The full programs, all three Pulumi.<cloud>.yaml files, and the shared cloud-init.yaml are in the companion repo:

GitHub repository: dirien/fully-automated-ai-inference-pulumi
github.com/dirien/fully-automated-ai-inference-pulumi

Deploying

Create a project, install the provider for your cloud, point the stack at pulumi-idp/auth, and deploy. For AWS:

mkdir ai-inference && cd ai-inference
pulumi new typescript
npm install @pulumi/aws

Drop the AWS listing into index.ts, copy the cloud-init.yaml shown earlier into the same directory (or grab it from the companion repo), point the stack at the auth environment, and set your region:

pulumi stack init aws
# add `environment: [pulumi-idp/auth]` to Pulumi.aws.yaml (shown above)
pulumi config set region us-east-1
pulumi config set model qwen2.5:14b
pulumi up

The other two clouds are the same flow with a different provider package and a couple of config keys: npm install @pulumi/gcp with pulumi config set project <your-project-id> and pulumi config set zone us-central1-a, or npm install @pulumi/azure-native @pulumi/random with pulumi config set location eastus.

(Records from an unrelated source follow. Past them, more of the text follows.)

## config.mk

```make
export PLATFORM = sky130hd
export DESIGN_NAME = ultrasonic_range_trigger
export DESIGN_NICKNAME = d
export VERILOG_FILES = /design/src/design/urt_pkg.sv /design/src/design/urt_cfg.sv /design/src/design/urt_step.sv /design/src/design/ultrasonic_range_trigger.sv
export SDC_FILE = /design/constraint.sdc
export NUM_CORES = 1
export LEC_CHECK = 0
export BUFFER_PORTS_ARGS = -buffer_cell sky130_fd_sc_hd__buf_2
export CAP_MARGIN = 25
export CORE_UTILIZATION = 35
export DETAILED_ROUTE_END_ITERATION = 6
export HOLD_SLACK_MARGIN = 0.05
export SYNTH_ARGS = -nofsm -noshare
export SYNTH_HDL_FRONTEND = slang
export SYNTH_SLANG_ARGS = --single-unit
```

## constraint.sdc

```tcl
create_clock -name i_clk -period 10.25 [get_ports i_clk]
set_input_delay 2.05 -clock i_clk [delete_from_list [all_inputs] [get_ports i_clk]]
set_output_delay 2.05 -clock i_clk [all_outputs]
set_load 0.01 [all_outputs]
```

## src/design/urt_pkg.sv

```systemverilog
// Shared types and constants of the ultrasonic range trigger.
package urt_pkg;

    localparam int TICK_W = 16;
    localparam int COOL_W = 26;
    localparam int DIST_W = 13;
    localparam int CFG_IDX_W = 3;
    localparam int CFG_DATA_W = 26;

    // Width to tenths of a centimetre: (w * SCALE_MUL + SCALE_RND) >> SCALE_SHIFT
    localparam int SCALE_MUL_W = 14;
    localparam int PROD_W = TICK_W + SCALE_MUL_W;
    localparam int SCALE_SHIFT = 16;
    localparam int RAW_W = PROD_W - SCALE_SHIFT;
    localparam logic [SCALE_MUL_W-1:0] SCALE_MUL = 14'd11239;
    localparam logic [PROD_W-1:0] SCALE_RND = 30'd32768;
    localparam logic [DIST_W-1:0] DIST_MAX = 13'd8191;

    localparam logic [CFG_IDX_W-1:0] REG_MIN_DIST = 3'd0;
    localparam logic [CFG_IDX_W-1:0] REG_MAX_DIST = 3'd1;
    localparam logic [CFG_IDX_W-1:0] REG_COOLDOWN = 3'd2;
    localparam logic [CFG_IDX_W-1:0] REG_TIMEOUT = 3'd3;

    localparam logic [DIST_W-1:0] RST_MIN_DIST = 13'd20;
    localparam logic [DIST_W-1:0] RST_MAX_DIST = 13'd500;
    localparam logic [COOL_W-1:0] RST_COOLDOWN = 26'd5000000;
    localparam logic [TICK_W-1:0] RST_TIMEOUT = 16'd40000;

    typedef enum logic [2:0] {
        PH_IDLE = 3'd0,
        PH_TRIG = 3'd1,
        PH_RISE = 3'd2,
        PH_MEAS = 3'd3
    } t_phase;

    typedef struct packed {
        logic [DIST_W-1:0] min_dist;
        logic [DIST_W-1:0] max_dist;
        logic [COOL_W-1:0] cooldown;
        logic [TICK_W-1:0] timeout;
    } t_cfg;

    typedef struct packed {
        t_phase            phase;
        logic [TICK_W-1:0] phase_ticks;
        logic [COOL_W-1:0] cooldown_left;
    } t_state;

    typedef struct packed {
        logic              trigger_level;
        logic              measure_done;
        logic [DIST_W-1:0] distance_tenths;
        logic              timed_out;
        logic              detected;
        logic              ready_res;
    } t_result;

endpackage

```

## src/design/urt_cfg.sv

```systemverilog
// Configuration register file of the ultrasonic range trigger.
module urt_cfg import urt_pkg::*; (
    input  logic                  i_clk,
    input  logic                  i_rst_n,
    input  logic                  i_cfg_we,
    input  logic [CFG_IDX_W-1:0]  i_cfg_index,
    input  logic [CFG_DATA_W-1:0] i_cfg_data,
    output t_cfg                  o_cfg
);

    t_cfg r_cfg;

    always_ff @(posedge i_clk) begin
        if (!i_rst_n) begin
            r_cfg.min_dist <= RST_MIN_DIST;
            r_cfg.max_dist <= RST_MAX_DIST;
            r_cfg.cooldown <= RST_COOLDOWN;
            r_cfg.timeout  <= RST_TIMEOUT;
        end else if (i_cfg_we) begin
            case (i_cfg_index)
                REG_MIN_DIST: r_cfg.min_dist <= i_cfg_data[DIST_W-1:0];
                REG_MAX_DIST: r_cfg.max_dist <= i_cfg_data[DIST_W-1:0];
                REG_COOLDOWN: r_cfg.cooldown <= i_cfg_data[COOL_W-1:0];
                REG_TIMEOUT:  r_cfg.timeout  <= i_cfg_data[TICK_W-1:0];
                default: begin
                end
            endcase
        end
    end

    assign o_cfg = r_cfg;

endmodule

```

## src/design/urt_step.sv

```systemverilog
// Per-tick next-state and result logic of the ultrasonic range trigger.
module urt_step import urt_pkg::*; #(
    parameter int TRIGGER_TICKS = 10
) (
    input  t_state  i_state,
    input  t_cfg    i_cfg,
    input  logic    i_req,
    input  logic    i_echo,
    output t_state  o_state,
    output t_result o_res
);

    localparam logic [TICK_W-1:0] TRIG_LAST = TICK_W'(TRIGGER_TICKS);

    logic [COOL_W-1:0] cool_dec;
    logic [TICK_W-1:0] ticks_inc;
    logic [PROD_W-1:0] prod;
    logic [RAW_W-1:0]  raw;
    logic              finish;
    t_state            nxt;
    t_result           res;

    always_comb begin
        cool_dec  = (i_state.cooldown_left != '0) ? i_state.cooldown_left - 1'b1
                                                  : i_state.cooldown_left;
        ticks_inc = i_state.phase_ticks + 1'b1;
        prod      = PROD_W'(i_state.phase_ticks) * PROD_W'(SCALE_MUL) + SCALE_RND;
        raw       = prod[PROD_W-1:SCALE_SHIFT];

        nxt = i_state;
        nxt.cooldown_left = cool_dec;
        res = '0;
        finish = 1'b0;

        case (i_state.phase)
            PH_IDLE: begin
                if (i_req && cool_dec == '0) begin
                    res.trigger_level = 1'b1;
                    if (TICK_W'(1) >= TRIG_LAST) begin
                        nxt.phase = PH_RISE;
                        nxt.phase_ticks = '0;
                    end else begin
                        nxt.phase = PH_TRIG;
                        nxt.phase_ticks = TICK_W'(1);
                    end
                end
            end
            PH_TRIG: begin
                res.trigger_level = 1'b1;
                nxt.phase_ticks = ticks_inc;
                if (ticks_inc >= TRIG_LAST) begin
                    nxt.phase = PH_RISE;
                    nxt.phase_ticks = '0;
                end
            end
            PH_RISE: begin
                if (i_echo) begin
                    nxt.phase = PH_MEAS;
                    nxt.phase_ticks = TICK_W'(1);
                end else if (i_state.phase_ticks >= i_cfg.timeout) begin
                    res.timed_out = 1'b1;
                    finish = 1'b1;
                end else begin
                    nxt.phase_ticks = ticks_inc;
                end
            end
            PH_MEAS: begin
                if (i_echo) begin
                    if (i_state.phase_ticks >= i_cfg.timeout) begin
                        res.timed_out = 1'b1;
                        finish = 1'b1;
                    end else begin
                        nxt.phase_ticks = ticks_inc;
                    end
                end else begin
                    // Saturate the output only; the window test sees the raw value.
                    res.distance_tenths = (raw > RAW_W'(DIST_MAX)) ? DIST_MAX
                                                                   : raw[DIST_W-1:0];
                    if (RAW_W'(i_cfg.min_dist) <= raw && raw <= RAW_W'(i_cfg.max_dist)) begin
                        res.detected = 1'b1;
                        nxt.cooldown_left = i_cfg.cooldown;
                    end
                    finish = 1'b1;
                end
            end
            default: begin
                nxt.phase = PH_IDLE;
                nxt.phase_ticks = '0;
            end
        endcase

        if (finish) begin
            res.measure_done = 1'b1;
            nxt.phase = PH_IDLE;
            nxt.phase_ticks = '0;
        end

        res.ready_res = (nxt.phase == PH_IDLE) && (nxt.cooldown_left == '0);
    end

    assign o_state = nxt;
    assign o_res   = res;

endmodule

```

## src/design/ultrasonic_range_trigger.sv

```systemverilog
// Top level of the ultrasonic range trigger: state, result register and handshake.
//
//   channel | direction | handshake               | payload
//   --------+-----------+-------------------------+-----------------------------------------
//   in      | in        | i_in_valid / o_in_stall | i_start_request, i_echo_level
//   out     | out       | o_out_valid/i_out_stall | o_trigger_level, o_measure_done,
//           |           |                         | o_distance_tenths, o_timed_out,
//           |           |                         | o_detected, o_ready_res
//   cfg     | in        | i_cfg_we                | i_cfg_index, i_cfg_data
//
// One tick per cycle while the input is not stalled: a transfer on the input updates the phase
// state and loads the result register in the same clock, so the result appears in the cycle after.
// The path is the echo width multiply (16 x 14 bits) followed by the window compare.
// Input stalls only while a result sits in the output register and the sink stalls;
// a result taken in the same cycle frees the register for the next transfer.
// Synchronous reset returns to idle with no cooldown and the default registers.
module ultrasonic_range_trigger import urt_pkg::*; #(
    parameter int TRIGGER_TICKS = 10
) (
    input  logic                  i_clk,
    input  logic                  i_rst_n,
    // input channel
    input  logic                  i_in_valid,
    output logic                  o_in_stall,
    input  logic                  i_start_request,
    input  logic                  i_echo_level,
    // output channel
    output logic                  o_out_valid,
    input  logic                  i_out_stall,
    output logic                  o_trigger_level,
    output logic                  o_measure_done,
    output logic [DIST_W-1:0]     o_distance_tenths,
    output logic                  o_timed_out,
    output logic                  o_detected,
    output logic                  o_ready_res,
    // configuration
    input  logic                  i_cfg_we,
    input  logic [CFG_IDX_W-1:0]  i_cfg_index,
    input  logic [CFG_DATA_W-1:0] i_cfg_data
);

    t_cfg    cfg;
    t_state  r_state;
    t_state  n_state;
    t_result r_res;
    t_result n_res;
    logic    r_out_valid;
    logic    in_fire;

    urt_cfg u_cfg (
        .i_clk       (i_clk),
        .i_rst_n     (i_rst_n),
        .i_cfg_we    (i_cfg_we),
        .i_cfg_index (i_cfg_index),
        .i_cfg_data  (i_cfg_data),
        .o_cfg       (cfg)
    );

    urt_step #(
        .TRIGGER_TICKS (TRIGGER_TICKS)
    ) u_step (
        .i_state (r_state),
        .i_cfg   (cfg),
        .i_req   (i_start_request),
        .i_echo  (i_echo_level),
        .o_state (n_state),
        .o_res   (n_res)
    );

    // Hold the input off only while the waiting result cannot leave.
    assign o_in_stall = r_out_valid && i_out_stall;
    assign in_fire    = i_in_valid && !o_in_stall;

    // Advance the phase state once per accepted tick.
    always_ff @(posedge i_clk) begin
        if (!i_rst_n) begin
            r_state.phase         <= PH_IDLE;
            r_state.phase_ticks   <= '0;
            r_state.cooldown_left <= '0;
        end else if (in_fire) begin
            r_state <= n_state;
        end
    end

    // Result register: load on a transfer in, drop valid once taken.
    always_ff @(posedge i_clk) begin
        if (!i_rst_n) begin
            r_out_valid <= 1'b0;
        end else if (in_fire) begin
            r_out_valid <= 1'b1;
        end else if (!i_out_stall) begin
            r_out_valid <= 1'b0;
        end
    end

    always_ff @(posedge i_clk) begin
        if (in_fire) begin
            r_res <= n_res;
        end
    end

    assign o_out_valid       = r_out_valid;
    assign o_trigger_level   = r_res.trigger_level;
    assign o_measure_done    = r_res.measure_done;
    assign o_distance_tenths = r_res.distance_tenths;
    assign o_timed_out       = r_res.timed_out;
    assign o_detected        = r_res.detected;
    assign o_ready_res       = r_res.ready_res;

endmodule

```

==> flow_metrics.tcl <==
set metrics [dict create \
    maxCapViolCount 0 \
    die_area_um2 37300 \
    cts_root_buf "clkbuf_16" \
    fin_crit_ns 8.86 \
    p_total_mw 2.02 \
    crit_slowest_cell "dfxtp_1" \
    grtUsageTotal 0.205 \
    yosysWarnings 0 \
    drtAntennaViolNets 0 \
    post-route-util 0.393 \
    fin_nets 1831 \
    initial_utilization 0.357 \
    gp_congestion 0.905 \
    ff_latch_area_um2 2820 \
    dpl_worst_slack_ns 1.52 \
    chipHeight_um 193 \
    hold_viol 0 \
    p_leak_nw 6.76 \
    fin_skew_ns 0.0132 \
    synth_most_common_cell "inv_1" \
    worstReg2RegEnd "r_state[25]" \
    synth-edff-count 18 \
    worstPathMaxFanout 27 \
    placedInstanceArea_um2 13500 \
    postSynthCellCount 1509 \
    finalCritPeriodShare 0.864 \
    holdWs_ns 0.456 \
    num_antenna_cells 0 \
    synth_area_leaders "dfxtp_1 (18%), ha_1 (16%), fa_1 (16%)" \
    grt_overflow 0 \
    critPathKind "reg -> reg" \
    fin_tns_setup_ns 0 \
    hold_path.startpoint "u_cfg.o_cfg[45]" \
    cts_buffers 17 \
    grt_max_degree 83 \
    cts-resized-gates 0 \
    ff2ff_path_depth 29 \
    hold_buffers 0 \
    post_drt_wl_per_cell_um 17.8 \
    path_common_cell "fa_1" \
    synthDistinctLibCells 76 \
    grt_pass1_vias 10800 \
    ios 56 \
    synthArstFlopShare 0 \
    clock_latency_ns 0.43 \
    setup_viol 0 \
    path_clk_slew_ns 0.06 \
    multi_input_area_um2 8720 \
    num_rows 69 \
    worst-path-buf-inv 5 \
    cpPeakStageDelay_ns 0.71 \
    syn-cell-area_um2 12800 \
    fillers 3699 \
    start_kind "flip-flop" \
    die_x_um 193 \
    r2r_start "r_state[31]" \
    postRouteWirelength_mm 35.7 \
    vias_per_cell 5.36 \
    syn_avg_cell_area_um2 8.46 \
    hold_end "u_cfg.o_cfg[45]" \
    ys_seq_area_frac 0.221 \
    hp-class "reg -> reg" \
    dp.cells 1973 \
    synthTopCellsByCount "inv_1 (261), nand2_1 (181), ha_1 (163)" \
    power_density_nw_per_um2 144 \
    synth_top_area_cell "dfxtp_1" \
    slew_headroom 0.337 \
    rsz0062_at_grt "no" \
    ys_seq_elements 132 \
    port_buffers 55 \
    vias 10700 \
    drive_above_1_share 0.0790 \
    cp.required_ns 10.57 \
    vdd_drop_max_v 0.000102 \
    grt_pass1_wl_mm 59.0 \
    dr.pass1.iters 7 \
    outcome "finished, violations left" \
    drc 1 \
    cts_tree "yes" \
    clk_path_buf_depth 2 \
    final_cells 2005 \
    drv_slew 0 \
    drt_iter0_markers 778 \
    post_cts_buffers 0 \
    fin_area_um2 14000 \
    synth_fp_nets 1809 \
    arrival_ns 9.17 \
    antenna_found_initial 0 \
    dp.final_hpwl_mm 28.0 \
    worstHoldPathCells 2 \
    setup_slack_ns 1.39 \
    fmax_mhz 113 \
    synth_top_area_share 0.179 \
    syn_to_final_growth_pct 9.96 \
    cts.sinks 132 \
    rrSetupSlack_ns 1.39 \
    h-tree-depth 4 \
    endpoint_kind "flip-flop" \
    violations "design-rule violations" \
    tightestPinTransition_ns 0.986 \
    crit_family "adder cells" \
    core_region_area_um2 35700 \
    synthFlopType "dfxtp_1" \
]
## cells by family (layout without fill, tap and decap cells)
group / Yosys count / count (layout) / share of synthesized area
AOI/OAI and AO/OA: 310 / 310 / 0.162
xor gates and xnor gates: 35 / 35 / 0.0262
adders and majority gates: 265 / 265 / 0.319
buffers and inverters: 324 / 359 / 0.0967
DFF: 132 / 132 / 0.221
muxes: 8 / 8 / 0.00637
and+or+nand+nor: 435 / 435 / 0.169
## worst min-delay path: stages, from the launching register on
cell     delay, ns
dfxtp_1       0.31
nand2_1       0.05
a21oi_1       0.05
## power by group
group	internal, mW	switching [mW]	total [mW]
logic	0.283	0.459	0.742
registers	0.572	0.0780	0.650
clock network	0.371	0.256	0.627
total	1.23	0.793	2.02
## worst max-delay path by stage
stage	startpoint	endpoint	slack (ns)	depth (start not counted)
final	r_state[31]	r_state[25]	1.39	29
after global routing	r_state[31]	r_state[21]	0.87	30
after global placement	r_state[31]	r_state[25]	1.69	29
after CTS	r_state[29]	r_state[25]	1.50	29
after detailed placement	r_state[34]	r_state[25]	1.52	29
after floorplan	r_state[33]	o_ready_res	2.37	29
## cell usage in the layout (no fill, tap or decap), types with 6 or more instances in the layout
cell / n
a41oi_1: 6
o21bai_1: 6
o221a_2: 9
o21ai_0: 45
xnor2_1: 23
o31ai_1: 7
nand2b_1: 10
a2111oi_0: 6
inv_1: 259
nor4_1: 28
a21oi_1: 104
ha_1: 163
nand4_1: 21
nor3_1: 28
or3_1: 7
buf_2: 55
and3_1: 10
nor4b_1: 6
o21a_1: 13
dfxtp_1: 114
o211ai_1: 12
o221ai_1: 16
clkbuf_16: 18
nor2_1: 52
mux2i_1: 7
nor2b_1: 7
a31oi_1: 23
nand2_1: 181
a21o_1: 8
a211oi_1: 6
o22ai_1: 7
buf_4: 10
xor2_1: 10
nand3_1: 48
and4_1: 8
fa_1: 101
edfxtp_1: 18
## metal layers
metal | track usage | up-vias | share of wire
li1 | - | 5235 | -
met3 | 0.0320 | 43 | 0.049
met4 | 0.0598 | 0 | 0.022
met1 | 0.287 | 5210 | 0.47
met2 | 0.323 | 257 | 0.46
met5 | 0 | - | 0
## sequential cells by signal (all words and copies together), names as in the netlist
name,flops
r_state,45
o_detected,1
o_timed_out,1
o_distance_tenths,13
o_out_valid,1
u_cfg.o_cfg,68
o_trigger_level,1
o_ready_res,1
o_measure_done,1
## cell type report
class / count / share of cell area
multi-input combinational: 1053 / 0.621
inverter: 261 / 0.0698
clock buffer: 19 / 0.0323
clock inverter: 13 / 0.00936
timing repair buffer: 66 / 0.0252
sequential: 132 / 0.201
tap: 461 / 0.0411
Power figures use the tool's default switching activity.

The slow part is the GPU box: it boots, installs the driver, reboots, installs Ollama, and pulls the model, all without you. Depending on the instance, the region, and the model size, plan on roughly 10 to 15 minutes before the endpoint answers. When pulumi up finishes you get the endpoints straight back as stack outputs:

Outputs:
 generateEndpoint: "http://<public-ip>:11434/api/generate"
 ollamaEndpoint : "http://<public-ip>:11434"
 publicIp : "<public-ip>"
 tagsEndpoint : "http://<public-ip>:11434/api/tags"

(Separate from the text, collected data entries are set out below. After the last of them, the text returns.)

--- config.mk ---
export PLATFORM = sky130hd
export DESIGN_NAME = crc_framed_sensor_packet_parser_unit
export DESIGN_NICKNAME = d
export VERILOG_FILES = /design/src/design/cfspp_pkg.sv /design/src/design/crc_framed_sensor_packet_parser_unit.sv
export SDC_FILE = /design/constraint.sdc
export NUM_CORES = 1
export LEC_CHECK = 0
export ABC_AREA = 1
export BUFFER_PORTS_ARGS = -buffer_cell sky130_fd_sc_hd__buf_2
export CAP_MARGIN = 10
export CORE_MARGIN = 2
export CORE_UTILIZATION = 35
export CTS_CLUSTER_SIZE = 40
export DETAILED_ROUTE_END_ITERATION = 10
export SYNTH_ARGS = -nofsm -noshare
export SYNTH_HDL_FRONTEND = slang
export SYNTH_SLANG_ARGS = --single-unit
--- constraint.sdc ---
create_clock -name clk -period 2.45 [get_ports clk]
set_input_delay 0.1225 -clock clk [delete_from_list [all_inputs] [get_ports clk]]
set_output_delay 0.1225 -clock clk [all_outputs]
set_load 0.005 [all_outputs]
[config.mk]
export PLATFORM = sky130hd
export DESIGN_NAME = servo_axis_mode_sequencer
export DESIGN_NICKNAME = d
export VERILOG_FILES = /design/src/hw/rtl/sams_pkg.sv /design/src/hw/rtl/sams_cfg_regs.sv /design/src/hw/rtl/sams_step.sv /design/src/hw/rtl/servo_axis_mode_sequencer.sv
export SDC_FILE = /design/constraint.sdc
export NUM_CORES = 1
export LEC_CHECK = 0
export ABC_CLOCK_PERIOD_IN_PS = 4700
export BUFFER_PORTS_ARGS = -buffer_cell sky130_fd_sc_hd__buf_2
export CAP_MARGIN = 20
export CORE_MARGIN = 2
export CORE_UTILIZATION = 50
export DETAILED_ROUTE_END_ITERATION = 12
export PLACE_DENSITY = 0.82
export SLEW_MARGIN = 10
export SYNTH_ARGS = -nofsm -noshare
export SYNTH_HDL_FRONTEND = slang
export SYNTH_HIERARCHICAL = 1
export SYNTH_SLANG_ARGS = --single-unit
[constraint.sdc]
create_clock -name clk_i -period 4.7 [get_ports clk_i]
set_input_delay 0 -clock clk_i [delete_from_list [all_inputs] [get_ports clk_i]]
set_output_delay 0 -clock clk_i [all_outputs]
set_load 0.02 [all_outputs]
[src/design/sha_round.sv]
// One SHA-256 round plus the schedule update, reused for all 64 rounds.
module sha_round (
  input  sha_pkg::word32_t va [8],
  input  sha_pkg::word32_t w_j,
  input  sha_pkg::word32_t w_j1,
  input  sha_pkg::word32_t w_j9,
  input  sha_pkg::word32_t w_j14,
  input  logic             expand,
  input  logic [5:0]       round,
  output sha_pkg::word32_t vn [8],
  output sha_pkg::word32_t w_new
);
  sha_pkg::word32_t s0w, s1w, w, s1, ch, t1, s0, mj, t2;

  always_comb begin
    s0w = sha_pkg::rotr(w_j1, 7) ^ sha_pkg::rotr(w_j1, 18) ^ (w_j1 >> 3);
    s1w = sha_pkg::rotr(w_j14, 17) ^ sha_pkg::rotr(w_j14, 19) ^ (w_j14 >> 10);
    w = expand ? (w_j + s0w + w_j9 + s1w) : w_j;
    w_new = w;
    s1 = sha_pkg::rotr(va[4], 6) ^ sha_pkg::rotr(va[4], 11) ^ sha_pkg::rotr(va[4], 25);
    ch = (va[4] & va[5]) ^ (~va[4] & va[6]);
    t1 = va[7] + s1 + ch + sha_pkg::ROUND_K[round] + w;
    s0 = sha_pkg::rotr(va[0], 2) ^ sha_pkg::rotr(va[0], 13) ^ sha_pkg::rotr(va[0], 22);
    mj = (va[0] & va[1]) ^ (va[0] & va[2]) ^ (va[1] & va[2]);
    t2 = s0 + mj;
    vn[7] = va[6];
    vn[6] = va[5];
    vn[5] = va[4];
    vn[4] = va[3] + t1;
    vn[3] = va[2];
    vn[2] = va[1];
    vn[1] = va[0];
    vn[0] = t1 + t2;
  end
endmodule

Testing the inference server

pulumi up returns as soon as the infrastructure exists, which is before the model has finished downloading. This is exactly where Terraform reached for that null_resource loop, and where Pulumi hands you a URL instead. To check whether the model is ready, ask Ollama what it has loaded:

curl -s $(pulumi stack output tagsEndpoint) | grep -q "qwen2.5:14b" && echo "ready" || echo "still pulling"

Once it reports ready, send it a prompt. This is the same request the Akamai post makes, pointed at your generateEndpoint output:

curl -s $(pulumi stack output generateEndpoint) -d '{
 "model": "qwen2.5:14b",
 "system": "Answer every question with a three-line poem.",
 "prompt": "Why is the sky blue?",
 "stream": false
}'

The first call is slower, because Ollama loads the model into GPU memory before it answers. Every call after that is fast, since OLLAMA_KEEP_ALIVE=-1 keeps it resident:

{
 "model": "qwen2.5:14b",
 "response": "Sunlight scatters, short waves fly,\nBlue light paints the open sky,\nViolet fades as day drifts by.",
 "done": true
}

When you are done, take it all down with one command, so the GPU stops billing:

pulumi destroy

Cost

A GPU instance is the whole bill, and you pay by the hour whether the model is busy or idle. The numbers below are rough on-demand rates for a single T4-class box left running 24/7; in practice you spin it up, use it, and pulumi destroy it, so what you actually pay tracks the hours it stays up.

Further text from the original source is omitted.